The splitting matrix $M$ is fixed and constructed so that it is easy to invert. The closer $M^{-1}$ is to the inverse of $A$ , the better the iterations work.

We now introduce three stationary methods corresponding to three different splitting matrices.

The Jacobi method consists of setting $M$ to be a diagonal matrix $D$ , where the diagonal entries are those of $A$ . Then,

u_{k+1} = u_{k} + D^{-1} r\left(u_{k}\right) .

(B.13)

In component form, this can be written as

{u_i}_{k+1} = \frac{1}{A_{ii}} \left[ b_i - \sum_{j=1, j \neq i}^{n_u} A_{ij} {u_j}_{k} \right], \quad i=1,\ldots,n_u.

(B.14)

Using this method, each component in $u_{k+1}$ is independent of each other at a given iteration; they only depend on the previous iteration values, $u_k$ , and can therefore be done in parallel.

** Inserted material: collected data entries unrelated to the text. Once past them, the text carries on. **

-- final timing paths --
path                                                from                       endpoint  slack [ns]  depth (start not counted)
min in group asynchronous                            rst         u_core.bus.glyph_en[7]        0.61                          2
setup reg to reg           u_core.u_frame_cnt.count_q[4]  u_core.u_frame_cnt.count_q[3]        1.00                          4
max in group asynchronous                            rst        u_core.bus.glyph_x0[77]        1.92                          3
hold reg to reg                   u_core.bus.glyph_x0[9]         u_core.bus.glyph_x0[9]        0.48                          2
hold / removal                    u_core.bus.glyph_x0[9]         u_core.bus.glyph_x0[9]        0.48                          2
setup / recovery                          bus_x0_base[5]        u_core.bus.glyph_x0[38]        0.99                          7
### src/rtl/audio_pkg.sv
// Shared types and constants for the codec audio receive path.
package audio_pkg;

   typedef enum logic [1:0] {
      ALIGN,
      LEFT,
      RIGHT
   } rx_state_t;

   localparam int DEFAULT_DATA_WIDTH = 16;
   localparam bit MODE_I2S           = 1'b1;
   localparam bit MODE_LJ            = 1'b0;

endpackage

### src/rtl/audio_sync_edge.sv
// Two-flop synchronizer for an asynchronous pin, with rise/fall detect
// taken from a third register stage.
module audio_sync_edge (
   input  logic clk,
   input  logic srst,
   input  logic din,
   output logic sync_out,
   output logic rise,
   output logic fall
);

   logic [2:0] pipe_reg;

   always_ff @(posedge clk) begin
      if (srst) begin
         pipe_reg <= '0;
      end else begin
         pipe_reg <= {pipe_reg[1:0], din};
      end
   end

   assign sync_out = pipe_reg[1];
   assign rise     = pipe_reg[1] & ~pipe_reg[2];
   assign fall     = ~pipe_reg[1] & pipe_reg[2];

endmodule
### src/rtl/wb_rr_arbiter.sv
// Round-robin Wishbone arbiter: N masters share one slave port, grant held until CYC drops,
// with a watchdog that turns a hung transfer into a one-cycle ERR to the granted master.
module wb_rr_arbiter #(
  parameter int unsigned N_MASTERS = 2,
  parameter int unsigned ADDR_W    = 32,
  parameter int unsigned DATA_W    = 32,
  parameter int unsigned TIMEOUT   = 255
) (
  input  logic             clk,
  input  logic             rst_i,
  wb_rr_arbiter_if.master  bus
);

  localparam int unsigned SEL_W = DATA_W / 8;
  localparam int unsigned PTR_W = (N_MASTERS > 1) ? $clog2(N_MASTERS) : 1;
  localparam int unsigned WD_W  = (TIMEOUT > 0) ? $clog2(TIMEOUT + 1) : 1;
  localparam logic [WD_W-1:0] WD_LAST = (TIMEOUT > 0) ? WD_W'(TIMEOUT - 1) : '0;

  localparam logic [1:0] ST_IDLE  = 2'd0;
  localparam logic [1:0] ST_BUSY  = 2'd1;
  localparam logic [1:0] ST_ABORT = 2'd2;

  if (N_MASTERS < 2 || (DATA_W % 8) != 0) begin : g_bad_param
    $error("wb_rr_arbiter: N_MASTERS must be >= 2 and DATA_W a multiple of 8");
  end

  logic [1:0]           state;
  logic [N_MASTERS-1:0] grant;
  logic [PTR_W-1:0]     ptr;
  logic [WD_W-1:0]      wd_cnt;

  // ptr doubles as the granted index while BUSY/ABORT, since both are loaded together
  logic                 any_req;
  logic                 found;
  logic [PTR_W-1:0]     winner;
  logic [N_MASTERS-1:0] grant_nxt;
  int unsigned          ptr_u;
  int unsigned          cand;

  always_comb begin
    any_req   = |bus.m_cyc_i;
    found     = 1'b0;
    winner    = ptr;
    grant_nxt = '0;
    ptr_u     = 32'(ptr);
    cand      = 0;
    for (int unsigned off = 1; off <= N_MASTERS; off++) begin
      cand = ptr_u + off;
      if (cand >= N_MASTERS) cand = cand - N_MASTERS;
      for (int unsigned k = 0; k < N_MASTERS; k++) begin
        if (!found && bus.m_cyc_i[k] && cand == k) begin
          found  = 1'b1;
          winner = PTR_W'(k);
        end
      end
    end
    for (int unsigned k = 0; k < N_MASTERS; k++) begin
      grant_nxt[k] = (32'(winner) == k);
    end
  end

  logic              g_cyc;
  logic              g_stb;
  logic              g_we;
  logic [SEL_W-1:0]  g_sel;
  logic [ADDR_W-1:0] g_adr;
  logic [DATA_W-1:0] g_dat;

  always_comb begin
    g_cyc = 1'b0;
    g_stb = 1'b0;
    g_we  = 1'b0;
    g_sel = '0;
    g_adr = '0;
    g_dat = '0;
    for (int unsigned k = 0; k < N_MASTERS; k++) begin
      if (32'(ptr) == k) begin
        g_cyc = bus.m_cyc_i[k];
        g_stb = bus.m_stb_i[k];
        g_we  = bus.m_we_i[k];
        g_sel = bus.m_sel_i[k*SEL_W +: SEL_W];
        g_adr = bus.m_adr_i[k*ADDR_W +: ADDR_W];
        g_dat = bus.m_dat_i[k*DATA_W +: DATA_W];
      end
    end
  end

  logic s_active;
  logic stall;
  logic timeout_hit;
  logic err_fwd;

  always_comb begin
    s_active    = (state == ST_BUSY) && g_cyc;
    stall       = s_active && g_stb && !bus.s_ack_i && !bus.s_err_i;
    timeout_hit = (TIMEOUT != 0) && stall && (wd_cnt == WD_LAST);
    err_fwd     = (s_active && bus.s_err_i && !bus.s_ack_i) || (state == ST_ABORT);

    bus.s_cyc_o = s_active;
    bus.s_stb_o = s_active && g_stb;
    bus.s_we_o  = s_active && g_we;
    bus.s_sel_o = s_active ? g_sel : '0;
    bus.s_adr_o = s_active ? g_adr : '0;
    bus.s_dat_o = s_active ? g_dat : '0;

    bus.m_dat_o = bus.s_dat_i;
    bus.m_ack_o = grant & {N_MASTERS{s_active && bus.s_ack_i}};
    bus.m_err_o = grant & {N_MASTERS{err_fwd}};
    bus.grant_o = grant;
  end

  always_ff @(posedge clk) begin
    if (rst_i) begin
      state  <= ST_IDLE;
      grant  <= '0;
      ptr    <= PTR_W'(N_MASTERS - 1);
      wd_cnt <= '0;
    end else begin
      case (state)
        ST_IDLE: begin
          wd_cnt <= '0;
          if (any_req) begin
            grant <= grant_nxt;
            ptr   <= winner;
            state <= ST_BUSY;
          end
        end
        ST_BUSY: begin
          if (!g_cyc) begin
            state  <= ST_IDLE;
            grant  <= '0;
            wd_cnt <= '0;
          end else if (timeout_hit) begin
            state  <= ST_ABORT;
            wd_cnt <= '0;
          end else if (stall && TIMEOUT != 0) begin
            wd_cnt <= wd_cnt + WD_W'(1);
          end else begin
            wd_cnt <= '0;
          end
        end
        ST_ABORT: begin
          state  <= ST_IDLE;
          grant  <= '0;
          wd_cnt <= '0;
        end
        default: begin
          state  <= ST_IDLE;
          grant  <= '0;
          wd_cnt <= '0;
        end
      endcase
    end
  end

  a_grant_onehot0: assert property (@(posedge clk) $onehot0(grant));

endmodule

### src/flat_wrapper.sv
// flat-port wrapper written by rule: the top's interface ports become plain ports
module wb_rr_arbiter_flat 
#(
  parameter int unsigned N_MASTERS = 2,
  parameter int unsigned ADDR_W    = 32,
  parameter int unsigned DATA_W    = 32,
  parameter int unsigned TIMEOUT   = 255
)
  (clk, rst_i, bus_m_cyc_i, bus_m_stb_i, bus_m_we_i, bus_m_sel_i, bus_m_adr_i, bus_m_dat_i, bus_m_dat_o, bus_m_ack_o, bus_m_err_o, bus_grant_o, bus_s_cyc_o, bus_s_stb_o, bus_s_we_o, bus_s_sel_o, bus_s_adr_o, bus_s_dat_o, bus_s_dat_i, bus_s_ack_i, bus_s_err_i);
  wb_rr_arbiter_if #(.N_MASTERS(N_MASTERS), .ADDR_W(ADDR_W), .DATA_W(DATA_W)) bus_i ();
  input  logic clk;
  input  logic rst_i;
  input wire logic [$bits(bus_i.m_cyc_i)-1:0] bus_m_cyc_i;
  input wire logic [$bits(bus_i.m_stb_i)-1:0] bus_m_stb_i;
  input wire logic [$bits(bus_i.m_we_i)-1:0] bus_m_we_i;
  input wire logic [$bits(bus_i.m_sel_i)-1:0] bus_m_sel_i;
  input wire logic [$bits(bus_i.m_adr_i)-1:0] bus_m_adr_i;
  input wire logic [$bits(bus_i.m_dat_i)-1:0] bus_m_dat_i;
  output wire logic [$bits(bus_i.m_dat_o)-1:0] bus_m_dat_o;
  output wire logic [$bits(bus_i.m_ack_o)-1:0] bus_m_ack_o;
  output wire logic [$bits(bus_i.m_err_o)-1:0] bus_m_err_o;
  output wire logic [$bits(bus_i.grant_o)-1:0] bus_grant_o;
  output wire logic [$bits(bus_i.s_cyc_o)-1:0] bus_s_cyc_o;
  output wire logic [$bits(bus_i.s_stb_o)-1:0] bus_s_stb_o;
  output wire logic [$bits(bus_i.s_we_o)-1:0] bus_s_we_o;
  output wire logic [$bits(bus_i.s_sel_o)-1:0] bus_s_sel_o;
  output wire logic [$bits(bus_i.s_adr_o)-1:0] bus_s_adr_o;
  output wire logic [$bits(bus_i.s_dat_o)-1:0] bus_s_dat_o;
  input wire logic [$bits(bus_i.s_dat_i)-1:0] bus_s_dat_i;
  input wire logic [$bits(bus_i.s_ack_i)-1:0] bus_s_ack_i;
  input wire logic [$bits(bus_i.s_err_i)-1:0] bus_s_err_i;
  assign bus_i.m_cyc_i = bus_m_cyc_i;
  assign bus_i.m_stb_i = bus_m_stb_i;
  assign bus_i.m_we_i = bus_m_we_i;
  assign bus_i.m_sel_i = bus_m_sel_i;
  assign bus_i.m_adr_i = bus_m_adr_i;
  assign bus_i.m_dat_i = bus_m_dat_i;
  assign bus_m_dat_o = bus_i.m_dat_o;
  assign bus_m_ack_o = bus_i.m_ack_o;
  assign bus_m_err_o = bus_i.m_err_o;
  assign bus_grant_o = bus_i.grant_o;
  assign bus_s_cyc_o = bus_i.s_cyc_o;
  assign bus_s_stb_o = bus_i.s_stb_o;
  assign bus_s_we_o = bus_i.s_we_o;
  assign bus_s_sel_o = bus_i.s_sel_o;
  assign bus_s_adr_o = bus_i.s_adr_o;
  assign bus_s_dat_o = bus_i.s_dat_o;
  assign bus_i.s_dat_i = bus_s_dat_i;
  assign bus_i.s_ack_i = bus_s_ack_i;
  assign bus_i.s_err_i = bus_s_err_i;
  wb_rr_arbiter #(.N_MASTERS(N_MASTERS), .ADDR_W(ADDR_W), .DATA_W(DATA_W), .TIMEOUT(TIMEOUT)) u_core (.clk(clk), .rst_i(rst_i), .bus(bus_i));
endmodule
### config.mk
export PLATFORM = sky130hd
export DESIGN_NAME = wb_rr_arbiter_flat
export DESIGN_NICKNAME = d
export VERILOG_FILES = /design/src/rtl/wb_rr_arbiter_if.sv /design/src/rtl/wb_rr_arbiter.sv /design/src/flat_wrapper.sv
export SDC_FILE = /design/constraint.sdc
export NUM_CORES = 1
export LEC_CHECK = 0
export CAP_MARGIN = 30
export CORE_AREA = 2 2 111 113
export CTS_CLUSTER_DIAMETER = 50
export DETAILED_ROUTE_END_ITERATION = 10
export DIE_AREA = 0 0 113 115
export SETUP_SLACK_MARGIN = 0.15
export SYNTH_ARGS = -nofsm -noshare
export SYNTH_HDL_FRONTEND = slang
export SYNTH_SLANG_ARGS = --single-unit
### constraint.sdc
create_clock -name clk -period 3.1 [get_ports clk]
set_clock_uncertainty 0.1 [all_clocks]
set_input_delay 0.465 -clock clk [delete_from_list [all_inputs] [get_ports clk]]
set_output_delay 0.465 -clock clk [all_outputs]
set_load 0.03 [all_outputs]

The Gauss–Seidel method is obtained by setting $M$ to be the lower triangular portion of $A$ and can be written as

u_{k+1} = u_k + E^{-1} r(u_k) ,

(B.17)

where $E$ is the lower triangular matrix. Because of the triangular matrix structure, each component in $u_{k+1}$ is dependent on the previous elements in the vector, but the iteration can be performed in a single forward sweep. Writing this in component form yields

{u_i}_{k+1} = \frac{1}{A_{ii}} \left[ b_i - \sum_{j < i} A_{ij} {u_j}_{k+1} - \sum_{j > i} A_{ij} {u_j}_{k} \right], \quad i=1,\ldots,n_u .

(B.16)

Unlike the Jacobi iterations, a Gauss–Seidel iteration cannot be performed in parallel because of the terms where $j < i$ , which require the latest values. Instead, the states must be updated sequentially. However, the advantage of Gauss–Seidel is that it generally converges faster than Jacobi iterations.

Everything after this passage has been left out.